* _What the task asks_
In the records below, the line containing "vias_per_cell = 4.69" marks the start. Copy that line and everything after it exactly, through the last line.

========================

===== src/rtl/spi_master_param.sv =====
// Parametrised full-duplex SPI master with a single slave select.
// Supports CPOL/CPHA modes, selectable bit order and an integer SCLK divider.
module spi_master_param #(
  parameter int DATA_W    = 16,
  parameter int CLK_DIV   = 4,
  parameter bit CPOL      = 1'b0,
  parameter bit CPHA      = 1'b0,
  parameter bit MSB_FIRST = 1'b1,
  localparam int CNT_W    = $clog2(DATA_W + 1)
) (
  input  logic              clk,
  input  logic              reset,
  input  logic              start,
  input  logic [DATA_W-1:0] datain,
  input  logic              spi_miso,
  output logic              spi_cs_l,
  output logic              spi_sclk,
  output logic              spi_data,
  output logic [DATA_W-1:0] dataout,
  output logic              busy,
  output logic              done,
  output logic [CNT_W-1:0]  counter
);

  localparam int DIV_W  = (CLK_DIV > 1) ? $clog2(CLK_DIV) : 1;
  localparam int EDGE_W = $clog2(2 * DATA_W + 1);

  typedef enum logic [2:0] {IDLE, LEAD, XFER, LAG, DONE} state_e;

  state_e              state_q, state_d;
  logic [DIV_W-1:0]    div_q, div_d;
  logic [EDGE_W-1:0]   edge_q, edge_d;
  logic [DATA_W-1:0]   tx_q, tx_d;
  logic [DATA_W-1:0]   rx_q, rx_d;
  logic                sclk_q, sclk_d;
  logic                mosi_q, mosi_d;
  logic                cs_l_q, cs_l_d;
  logic                busy_q, busy_d;
  logic                done_q, done_d;
  logic [DATA_W-1:0]   dataout_q, dataout_d;
  logic [CNT_W-1:0]    counter_q, counter_d;

  logic                tick;
  logic [EDGE_W-1:0]   edge_n;
  logic                leading;

  assign tick    = (div_q == DIV_W'(CLK_DIV - 1));
  assign edge_n  = edge_q + EDGE_W'(1);
  assign leading = edge_n[0];

  // NOTE: every *_d gets a default before the case so no path leaves it unassigned (no latches).
  always_comb begin
    state_d   = state_q;
    div_d     = '0;
    edge_d    = edge_q;
    tx_d      = tx_q;
    rx_d      = rx_q;
    sclk_d    = sclk_q;
    mosi_d    = mosi_q;
    cs_l_d    = cs_l_q;
    busy_d    = busy_q;
    done_d    = 1'b0;
    dataout_d = dataout_q;
    counter_d = counter_q;

    unique case (state_q)
      IDLE: begin
        if (start) begin
          tx_d      = datain;
          mosi_d    = MSB_FIRST ? datain[DATA_W-1] : datain[0];
          counter_d = '0;
          edge_d    = '0;
          busy_d    = 1'b1;
          cs_l_d    = 1'b0;
          state_d   = LEAD;
        end
      end
      LEAD: begin
        if (tick) state_d = XFER;
        else      div_d   = div_q + DIV_W'(1);
      end
      XFER: begin
        if (tick) begin
          sclk_d = ~sclk_q;
          edge_d = edge_n;
          // Sample on leading edges in mode CPHA=0, trailing edges in CPHA=1.
          if (leading ^ CPHA) begin
            rx_d      = MSB_FIRST ? {rx_q[DATA_W-2:0], spi_miso} : {spi_miso, rx_q[DATA_W-1:1]};
            counter_d = counter_q + CNT_W'(1);
          end else if ((!CPHA && edge_n <= EDGE_W'(2 * DATA_W - 2)) ||
                       (CPHA && edge_n >= EDGE_W'(3))) begin
            tx_d   = MSB_FIRST ? (tx_q << 1) : (tx_q >> 1);
            mosi_d = MSB_FIRST ? tx_q[DATA_W-2] : tx_q[1];
          end
          if (edge_n == EDGE_W'(2 * DATA_W)) state_d = LAG;
        end else begin
          div_d = div_q + DIV_W'(1);
        end
      end
      LAG: begin
        if (tick) begin
          state_d   = DONE;
          busy_d    = 1'b0;
          cs_l_d    = 1'b1;
          mosi_d    = 1'b0;
          done_d    = 1'b1;
          dataout_d = rx_q;
        end else begin
          div_d = div_q + DIV_W'(1);
        end
      end
      DONE: state_d = IDLE;
      default: state_d = IDLE;
    endcase
  end

  // NOTE: sequential state uses non-blocking assignments only; reset also clears the data registers.
  always_ff @(posedge clk) begin
    if (reset) begin
      state_q   <= IDLE;
      div_q     <= '0;
      edge_q    <= '0;
      tx_q      <= '0;
      rx_q      <= '0;
      sclk_q    <= CPOL;
      mosi_q    <= 1'b0;
      cs_l_q    <= 1'b1;
      busy_q    <= 1'b0;
      done_q    <= 1'b0;
      dataout_q <= '0;
      counter_q <= '0;
    end else begin
      state_q   <= state_d;
      div_q     <= div_d;
      edge_q    <= edge_d;
      tx_q      <= tx_d;
      rx_q      <= rx_d;
      sclk_q    <= sclk_d;
      mosi_q    <= mosi_d;
      cs_l_q    <= cs_l_d;
      busy_q    <= busy_d;
      done_q    <= done_d;
      dataout_q <= dataout_d;
      counter_q <= counter_d;
    end
  end

  assign spi_cs_l = cs_l_q;
  assign spi_sclk = sclk_q;
  assign spi_data = mosi_q;
  assign dataout  = dataout_q;
  assign busy     = busy_q;
  assign done     = done_q;
  assign counter  = counter_q;

endmodule


===== config.mk =====
export PLATFORM = sky130hd
export DESIGN_NAME = spi_master_param
export DESIGN_NICKNAME = d
export VERILOG_FILES = /design/src/rtl/spi_master_param.sv
export SDC_FILE = /design/constraint.sdc
export NUM_CORES = 1
export LEC_CHECK = 0
export ABC_AREA = 1
export CELL_PAD_IN_SITES_DETAIL_PLACEMENT = 1
export CELL_PAD_IN_SITES_GLOBAL_PLACEMENT = 1
export CORE_ASPECT_RATIO = 0.5
export CORE_MARGIN = 10
export CORE_UTILIZATION = 35
export DETAILED_ROUTE_END_ITERATION = 12
export PLACE_DENSITY = 0.8
export SYNTH_ARGS = -nofsm -noshare
export SYNTH_HDL_FRONTEND = slang
export SYNTH_SLANG_ARGS = --single-unit

===== constraint.sdc =====
create_clock -name clk -period 4.6 [get_ports clk]
set_clock_uncertainty 0.15 [all_clocks]
set_input_delay 0.69 -clock clk [delete_from_list [all_inputs] [get_ports clk]]
set_output_delay 0.69 -clock clk [all_outputs]
set_load 0.05 [all_outputs]

# After elaboration in Yosys (flattened, before gate mapping)
# Index checks and enable logic that the tools add are counted.
# W data, S select, Z words.
# totals
ff_bits	68
word_cells	78
latch_bits	0
ram_bits	0
romBits	0
inputBits	20
out_inout_bits	26
mem_count	0
# op_classes
n_shift	0
reduce_logical	16
multipliers	0
eq_ne	13
n_addsub	3
div	0
muxes	30
magnitude_cmp	1
n_bitwise	3
# ops
op	count
$mux W15	4
$pmux W15 S2	1
$ne A2 B2 Y1 const B	8
$mux W3	5
$mux W5	3
$mux W6	2
$pmux W3 S4	1
$pmux W6 S2	1
$pmux W5 S2	1
$reduce_and A5 Y1	2
$mux W1	9
$reduce_and A3 Y1	3
$add A6 B1 Y6 const B	1
$eq A3 B2 Y1 const B	2
$eq A6 B6 Y1 const B	1
$le A6 B5 Y1 const B	1
$reduce_and A6 Y1	1
$reduce_or A3 Y1	2
$add A5 B1 Y5 const B	1
$pmux W1 S2	2
$reduce_and A2 Y1	2
$reduce_and A4 Y1	1
$reduce_bool A2 Y1	2
$eq A3 B1 Y1 const B	1
other kinds (7)	9

# Depth between registers and ports, before layout
# Gate-level depths: netlist of run 1.
# depth
word_depth	6
depth_mapped	12
ltp_nobuf	11

# Worst setup path before layout of run 1
# Ideal clock, no wire load.
# synth_timing
path_type	input -> register
from	input start
to	register tx_q[10]
required_time_ns	4.337
arrival_time_ns	1.532
path_stages	8
path_buffers	2
slack_ns	2.805
setup_ns	0.113
path_cell_list	nand3b_1 nand2_1 nor2_2 nand4_2 buf_6 buf_6 nor2_1 nor2_1
# synth_between
elab_chain_len	2
# synth_rtl
element	line_no	source
start, declared	13	input logic start,
$ne A2 B2 Y1 (no line)	n/a	
$reduce_and A5 Y1 (no line)	n/a	
end signal, assigned	136	tx_q <= tx_d;
end, declared	33	logic [DATA_W-1:0] tx_q, tx_d;
# Every way passes these cells.
# A chain may end at the register's enable or synchronous reset.

# Worst setup path after layout of run 1
# layout_timing
from	input reset
to	register div_q[1]
# layout_between
elab_chain_len	1
# layout_rtl
element	line_no	source
start, declared	12	input logic reset,
$reduce_or A3 Y1 (no line)	n/a	
end signal, assigned	134	div_q <= div_d;
end, declared	31	logic [DIV_W-1:0] div_q, div_d;
# Every way passes these cells.

==> impl_metrics.ini, run 1 <==
[outcome]
status = completed

[grt]
grt_pass1_vias = 2823
grtUsageTotal_pct = 12.7
grt_pass1_wl_um = 13400
grt_remaining_overflow = 0
antenna_found_initial = 0
grt_start_max_net_pins = 38

[critical_path]
critPathCaptureType = flop
arrival_ns = 2.78
startpoint_type = primary input
worstPathRequired_ns = 4.67
cp_max_fo = 36
cp_cell_sequence = clkdlybuf4s50_1, buf_4, clkinv_1, o2111ai_1, nor2_1
cpMaxStageDelayCell = clkinv_1
cpPeakStageDelay_ns = 0.86
critPathKind = primary input to flop

[cts]
cts_hold_buf = 0
cts-buffers-inserted = 9
ctsResizeCount = 0
htreeDepth = 3
clkTransAtPathRegs_ns = 0.06
cts.root.buffer_cell = clkbuf_16
postCtsSetupBuffers = 0
cts_max_path_buffers = 2
clk_latency_ns = 0.33
cts.sinks = 68
cts_tree = yes

[logic_synthesis]
synth_area_leaders = dfxtp_1, nand2_1, nor2_1
synth_enable_flop_cells = 0
syn_nets = 450
ys_warn_count = 0
yosys_most_used_dff = dfxtp_1
async_flop_share_pct = 0
syn_inst = 426
synth_top_area_share_pct = 45.7
synth.avg_cell_area_um2 = 6.99
ys_ff_latch = 68
synthTopCellsByCount = nand2_1, nor2_1, dfxtp_1
synth_top_cell_by_area = dfxtp_1
synth_area_mm2 = 0.00298
synth.distinct_cells = 27
seq_area_frac_synth_pct = 45.7
yosysMostFrequentCell = nand2_1

[sta]
rsz0062_at_grt = false
finalWorstSetupSlack_ns = 1.89
fmax_mhz = 369
max-slew-margin-rel_pct = 35.1
tightest_slew_ns = 0.967
hold_violations = 0
drv_slew = 0
tns_ns = 0
setup_viol = 0
min_period_ns = 2.71
whs_ns = 0.282
period_share_pct = 58.9

[place]
portBuffers = 45
dp_hpwl_um = 5160
dp_slack_ns = 1.49
gp_congestion = 0.821

[route]
drt_pre_antenna_iters = 4
finalWirelength_um = 7670
drt_iter0_markers = 108
vias_per_cell = 4.69
num_vias = 2737
wl_per_cell_um = 13.1
remaining_drc_errors = 0
ant_nets = 0

[power]
powerDensity_mw_per_mm2 = 531
ir_worst_vdd_v = 0.000230
p_leak_nw = 1.63

[floorplan]
rows = 23
io_pins = 46
initial_core_util_pct = 36.6
dieArea_mm2 = 0.0128
core_mm2 = 0.00814
die_w_um = 150
die_h_um = 85.2

[job]
drv_cap = 0

[cells_and_area]
syn_to_final_growth_pct = 28.1
num-fill-cells = 1052
diodes = 0
nets = 491
seqCellArea_mm2 = 0.00136
multi_input_area_mm2 = 0.00137
final_layout_size_suffix_gt1_share_pct = 7.42

[min_path]
hold_path_class = flop to flop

========================

* _Your solution_
vias_per_cell = 4.69
num_vias = 2737
wl_per_cell_um = 13.1
remaining_drc_errors = 0
ant_nets = 0

[power]
powerDensity_mw_per_mm2 = 531
ir_worst_vdd_v = 0.000230
p_leak_nw = 1.63

[floorplan]
rows = 23
io_pins = 46
initial_core_util_pct = 36.6
dieArea_mm2 = 0.0128
core_mm2 = 0.00814
die_w_um = 150
die_h_um = 85.2

[job]
drv_cap = 0

[cells_and_area]
syn_to_final_growth_pct = 28.1
num-fill-cells = 1052
diodes = 0
nets = 491
seqCellArea_mm2 = 0.00136
multi_input_area_mm2 = 0.00137
final_layout_size_suffix_gt1_share_pct = 7.42

[min_path]
hold_path_class = flop to flop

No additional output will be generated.